Directed energy deposition and characterization of high-carbon high speed steels

Directed energy deposition (DED) of two high-carbon high speed steel alloys Fe_bal-C-Cr-Mo-V and Fe_bal−x-C-Cr-Mo-V-W_x was performed by using a 4 kW Nd:YAG laser source. The purpose of additive manufacturing was design and evaluation of thermally stable – high temperature wear resistant alloys. High temperature (500 °C) pin-on-disc tests were conducted to investigate the effect of carbides phase fraction on friction and wear. Strain scanning of the powder and additively manufactured materials was carried out by Neutron diffraction.
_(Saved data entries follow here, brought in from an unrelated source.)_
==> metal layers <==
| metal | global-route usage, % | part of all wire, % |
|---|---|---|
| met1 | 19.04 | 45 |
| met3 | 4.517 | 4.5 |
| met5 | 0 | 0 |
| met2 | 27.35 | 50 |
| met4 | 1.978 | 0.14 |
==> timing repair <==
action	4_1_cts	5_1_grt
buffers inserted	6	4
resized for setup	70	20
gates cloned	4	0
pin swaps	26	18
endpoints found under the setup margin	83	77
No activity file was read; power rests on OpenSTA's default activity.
==> src/rtl/noc_write_packer.sv <==
// NoC write ingress: parses write commands, packs data bytes little-endian into
// words, buffers them and streams them out with block tagging; returns a response.
module noc_write_packer
    import noc_pkg::*;
#(
    parameter int WORD_W      = 64,
    parameter int BLOCK_BYTES = 200,
    parameter int FIFO_DEPTH  = 4
) (
    input  logic              clk,
    input  logic              rst,
    input  logic              noc_to_dev_ctl,
    input  logic [7:0]        noc_to_dev_data,
    output logic              noc_from_dev_ctl,
    output logic [7:0]        noc_from_dev_data,
    output logic              pushin,
    output logic              firstin,
    input  logic              stopin,
    output logic [WORD_W-1:0] din
);

    localparam int B  = WORD_W / 8;
    localparam int IW = $clog2(B);
    localparam int CW = $clog2(BLOCK_BYTES);

    rx_state_t         st_q, st_d;
    logic [3:0]        alen_q, alen_d, acnt_q, acnt_d;
    logic [7:0]        dlen_q, dlen_d, dcnt_q, dcnt_d;
    logic [7:0]        src_q, src_d, dest_q, dest_d;
    logic              ovf_q, ovf_d;
    logic [IW-1:0]     idx_q, idx_d;
    logic [CW-1:0]     blk_q, blk_d;
    logic [WORD_W-1:0] res_q, res_d;
    logic [2:0][7:0]   rsp_q, rsp_d;
    logic [1:0]        rleft_q, rleft_d;
    logic              fctl_q, fctl_d;
    logic [7:0]        fdata_q, fdata_d;
    logic              pushin_q, pushin_d, firstin_q, firstin_d;
    logic [WORD_W-1:0] din_q, din_d;

    logic              byte_in, word_done, word_first, rsp_go, abort, drop, bypass;
    logic [7:0]        rsp_len;
    logic [1:0]        rc;
    logic              fifo_push, fifo_pop, fifo_full, fifo_empty;
    logic [WORD_W:0]   fifo_rdata;

    always_comb begin
        st_d    = st_q;
        alen_d  = alen_q;
        acnt_d  = acnt_q;
        dlen_d  = dlen_q;
        dcnt_d  = dcnt_q;
        src_d   = src_q;
        dest_d  = dest_q;
        ovf_d   = ovf_q;
        idx_d   = idx_q;
        blk_d   = blk_q;
        res_d   = res_q;
        byte_in = 1'b0;
        rsp_go  = 1'b0;
        abort   = 1'b0;
        rsp_len = dcnt_q;

        // A header byte is always reparsed as a new command, even mid-command.
        if (noc_to_dev_ctl) begin
            abort  = (st_q == RX_DATA);
            rsp_go = abort;
            st_d   = (noc_to_dev_data[2:0] == CMD_WRITE) ? RX_DEST : RX_SKIP;
            alen_d = alen_bytes(noc_to_dev_data[7:6]);
            dlen_d = dlen_bytes(noc_to_dev_data[5:3]);
            acnt_d = '0;
            dcnt_d = '0;
            ovf_d  = 1'b0;
        end else begin
            case (st_q)
                RX_DEST: if (noc_to_dev_data == 8'h00) st_d = RX_SKIP;
                         else begin dest_d = noc_to_dev_data; st_d = RX_SRC; end
                RX_SRC:  if (noc_to_dev_data == 8'h00) st_d = RX_SKIP;
                         else begin src_d = noc_to_dev_data; st_d = RX_ADDR; end
                RX_ADDR: begin
                    acnt_d = acnt_q + 4'd1;
                    if (acnt_d == alen_q) st_d = RX_DATA;
                end
                RX_DATA: begin
                    byte_in = 1'b1;
                    dcnt_d  = dcnt_q + 8'd1;
                    if (dcnt_d == dlen_q) begin
                        rsp_go  = 1'b1;
                        rsp_len = dcnt_d;
                        st_d    = RX_IDLE;
                    end
                end
                default: ;
            endcase
        end

        word_done  = 1'b0;
        word_first = 1'b0;
        if (byte_in) begin
            res_d[8*int'(idx_q) +: 8] = noc_to_dev_data;
            blk_d = (blk_q == CW'(BLOCK_BYTES-1)) ? '0 : blk_q + 1'b1;
            if (idx_q == IW'(B-1)) begin
                word_done  = 1'b1;
                word_first = (blk_q == CW'(B-1));
                idx_d      = '0;
            end else begin
                idx_d = idx_q + 1'b1;
            end
        end

        // Output register loads only while not stalled; an empty FIFO lets a
        // freshly completed word go straight to the output.
        fifo_pop  = !stopin && !fifo_empty;
        bypass    = !stopin && fifo_empty && word_done;
        fifo_push = word_done && !bypass && (!fifo_full || fifo_pop);
        drop      = word_done && !bypass && fifo_full && !fifo_pop;
        if (drop) ovf_d = 1'b1;

        pushin_d  = pushin_q;
        firstin_d = firstin_q;
        din_d     = din_q;
        if (!stopin) begin
            pushin_d  = !fifo_empty || word_done;
            firstin_d = 1'b0;
            if (!fifo_empty) begin
                {firstin_d, din_d} = fifo_rdata;
            end else if (word_done) begin
                firstin_d = word_first;
                din_d     = res_d;
            end
        end

        rc      = abort ? RC_ABORT : ((ovf_q || drop) ? RC_OVF : RC_OK);
        fctl_d  = 1'b0;
        fdata_d = 8'h00;
        rsp_d   = rsp_q;
        rleft_d = rleft_q;
        if (rsp_go) begin
            fctl_d  = 1'b1;
            fdata_d = {rc, RSP_OPCODE};
            rsp_d   = {rsp_len, dest_q, src_q};
            rleft_d = 2'd3;
        end else if (rleft_q != 2'd0) begin
            fdata_d = rsp_q[0];
            rsp_d   = {8'h00, rsp_q[2:1]};
            rleft_d = rleft_q - 2'd1;
        end
    end

    always_ff @(posedge clk or posedge rst) begin
        if (rst) begin
            st_q      <= RX_IDLE;
            alen_q    <= '0;
            acnt_q    <= '0;
            dlen_q    <= '0;
            dcnt_q    <= '0;
            src_q     <= '0;
            dest_q    <= '0;
            ovf_q     <= 1'b0;
            idx_q     <= '0;
            blk_q     <= '0;
            res_q     <= '0;
            rsp_q     <= '0;
            rleft_q   <= '0;
            fctl_q    <= 1'b0;
            fdata_q   <= '0;
            pushin_q  <= 1'b0;
            firstin_q <= 1'b0;
            din_q     <= '0;
        end else begin
            st_q      <= st_d;
            alen_q    <= alen_d;
            acnt_q    <= acnt_d;
            dlen_q    <= dlen_d;
            dcnt_q    <= dcnt_d;
            src_q     <= src_d;
            dest_q    <= dest_d;
            ovf_q     <= ovf_d;
            idx_q     <= idx_d;
            blk_q     <= blk_d;
            res_q     <= res_d;
            rsp_q     <= rsp_d;
            rleft_q   <= rleft_d;
            fctl_q    <= fctl_d;
            fdata_q   <= fdata_d;
            pushin_q  <= pushin_d;
            firstin_q <= firstin_d;
            din_q     <= din_d;
        end
    end

    noc_word_fifo #(
        .WIDTH(WORD_W + 1),
        .DEPTH(FIFO_DEPTH)
    ) u_fifo (
        .clk   (clk),
        .rst   (rst),
        .push  (fifo_push),
        .pop   (fifo_pop),
        .wdata ({word_first, res_d}),
        .rdata (fifo_rdata),
        .full  (fifo_full),
        .empty (fifo_empty)
    );

    assign noc_from_dev_ctl  = fctl_q;
    assign noc_from_dev_data = fdata_q;
    assign pushin            = pushin_q;
    assign firstin           = firstin_q;
    assign din               = din_q;

endmodule
[src/rtl/pool2d_stream.sv]
// Streaming non-overlapping 2-D max/average pooling over a raster-scan feature map.
// One partial accumulator per window column group; a single output register carries the result.
module pool2d_stream #(
    parameter int DATA_WIDTH   = 16,
    parameter int CHANNELS     = 1,
    parameter int IMAGE_HEIGHT = 28,
    parameter int IMAGE_WIDTH  = 28,
    parameter int POOL_H       = 2,
    parameter int POOL_W       = 2
) (
    input  logic                           clock,
    input  logic                           reset,
    input  logic                           avg_mode,
    input  logic                           in_valid,
    output logic                           in_ready,
    input  logic [CHANNELS*DATA_WIDTH-1:0] in_data,
    output logic                           out_valid,
    input  logic                           out_ready,
    output logic [CHANNELS*DATA_WIDTH-1:0] out_data,
    output logic                           out_last
);

    localparam int SHIFT  = $clog2(POOL_H * POOL_W);
    localparam int ACC_W  = DATA_WIDTH + SHIFT;
    localparam int GROUPS = IMAGE_WIDTH / POOL_W;
    localparam int RW     = $clog2(IMAGE_HEIGHT + 1);
    localparam int CW     = $clog2(IMAGE_WIDTH + 1);
    localparam int GW     = (GROUPS > 1) ? $clog2(GROUPS) : 1;

    if ((IMAGE_HEIGHT % POOL_H) != 0) begin : g_bad_height
        $error("pool2d_stream: IMAGE_HEIGHT must be a multiple of POOL_H");
    end
    if ((IMAGE_WIDTH % POOL_W) != 0) begin : g_bad_width
        $error("pool2d_stream: IMAGE_WIDTH must be a multiple of POOL_W");
    end
    if ((POOL_H < 1) || ((POOL_H & (POOL_H - 1)) != 0) ||
        (POOL_W < 1) || ((POOL_W & (POOL_W - 1)) != 0)) begin : g_bad_pool
        $error("pool2d_stream: POOL_H and POOL_W must be powers of two");
    end

    logic [RW-1:0]                  row_r;
    logic [CW-1:0]                  col_r;
    logic                           mode_r;
    logic                           out_valid_r;
    logic                           out_last_r;
    logic [CHANNELS*DATA_WIDTH-1:0] out_data_r;
    logic signed [ACC_W-1:0]        part_r [GROUPS][CHANNELS];

    logic                           xfer_s;
    logic                           frame_start_s;
    logic                           first_s;
    logic                           emit_s;
    logic                           last_px_s;
    logic                           mode_s;
    logic [GW-1:0]                  grp_s;
    logic signed [ACC_W-1:0]        pix_ext_s [CHANNELS];
    logic signed [ACC_W-1:0]        cur_s     [CHANNELS];
    logic signed [ACC_W-1:0]        comb_s    [CHANNELS];
    logic [CHANNELS*DATA_WIDTH-1:0] res_s;

    // Handshake and window-position decode.
    always_comb begin
        in_ready      = !out_valid_r || out_ready;
        xfer_s        = in_valid && in_ready;
        frame_start_s = (row_r == {RW{1'b0}}) && (col_r == {CW{1'b0}});
        first_s       = ((row_r % RW'(POOL_H)) == {RW{1'b0}}) &&
                        ((col_r % CW'(POOL_W)) == {CW{1'b0}});
        emit_s        = ((row_r % RW'(POOL_H)) == RW'(POOL_H - 1)) &&
                        ((col_r % CW'(POOL_W)) == CW'(POOL_W - 1));
        last_px_s     = (row_r == RW'(IMAGE_HEIGHT - 1)) && (col_r == CW'(IMAGE_WIDTH - 1));
        // The frame's first pixel uses the live mode bit, since it is latched on that same edge.
        mode_s        = frame_start_s ? avg_mode : mode_r;
        grp_s         = GW'(col_r / CW'(POOL_W));
    end

    // Per-lane combine of the incoming pixel with its window partial, and the pooled result.
    always_comb begin
        res_s = {(CHANNELS*DATA_WIDTH){1'b0}};
        for (int c = 0; c < CHANNELS; c++) begin
            pix_ext_s[c] = ACC_W'($signed(in_data[c*DATA_WIDTH +: DATA_WIDTH]));
            cur_s[c]     = part_r[grp_s][c];
            if (first_s) begin
                comb_s[c] = pix_ext_s[c];
            end else if (mode_s) begin
                comb_s[c] = cur_s[c] + pix_ext_s[c];
            end else if (pix_ext_s[c] > cur_s[c]) begin
                comb_s[c] = pix_ext_s[c];
            end else begin
                comb_s[c] = cur_s[c];
            end
            if (mode_s) begin
                res_s[c*DATA_WIDTH +: DATA_WIDTH] = DATA_WIDTH'(comb_s[c] >>> SHIFT);
            end else begin
                res_s[c*DATA_WIDTH +: DATA_WIDTH] = comb_s[c][DATA_WIDTH-1:0];
            end
        end
    end

    // Raster position counters and per-frame mode latch.
    always_ff @(posedge clock) begin
        if (reset) begin
            row_r  <= {RW{1'b0}};
            col_r  <= {CW{1'b0}};
            mode_r <= 1'b0;
        end else if (xfer_s) begin
            if (frame_start_s) begin
                mode_r <= avg_mode;
            end
            if (col_r == CW'(IMAGE_WIDTH - 1)) begin
                col_r <= {CW{1'b0}};
                row_r <= (row_r == RW'(IMAGE_HEIGHT - 1)) ? {RW{1'b0}} : row_r + RW'(1);
            end else begin
                col_r <= col_r + CW'(1);
            end
        end
    end

    // Partial buffer; the first pixel of each window overwrites, so no reset is required.
    always_ff @(posedge clock) begin
        if (xfer_s) begin
            for (int c = 0; c < CHANNELS; c++) begin
                part_r[grp_s][c] <= comb_s[c];
            end
        end
    end

    // Output register: loads on a window-completing transfer, otherwise drains on handoff.
    always_ff @(posedge clock) begin
        if (reset) begin
            out_valid_r <= 1'b0;
            out_last_r  <= 1'b0;
            out_data_r  <= {(CHANNELS*DATA_WIDTH){1'b0}};
        end else if (xfer_s && emit_s) begin
            out_valid_r <= 1'b1;
            out_last_r  <= last_px_s;
            out_data_r  <= res_s;
        end else if (out_ready) begin
            out_valid_r <= 1'b0;
            out_last_r  <= 1'b0;
        end
    end

    assign out_valid = out_valid_r;
    assign out_last  = out_last_r;
    assign out_data  = out_data_r;

endmodule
Microstructures of both alloys consisted of a martensitic matrix with networks of primary and eutectic carbides. Micro-hardness (0.5 HV) measurement of all multilayer laser deposits, showed a micro-hardness greater than 700 HV, with no detrimental effect of repetitive laser thermal cycling. Fe_bal−x-C-Cr-Mo-V-W_x showed a better high temperature wear resistance due to greater phase fraction of VC and Mo₂C carbides. Fracture surfaces of post-heat treated tensile samples of Fe_bal-C-Cr-Mo-V and Fe_bal−x-C-Cr-Mo-V-W_x revealed brittle failures with minimal plasticity. Neutron strain mapping of the metal powders and the additively manufactured materials resulted in a weak diffraction signal and peak widening effect. These results could be explained either by an effect of strong crystallographic texture in the bulk or by the presence of nano- or semi-crystalline phases.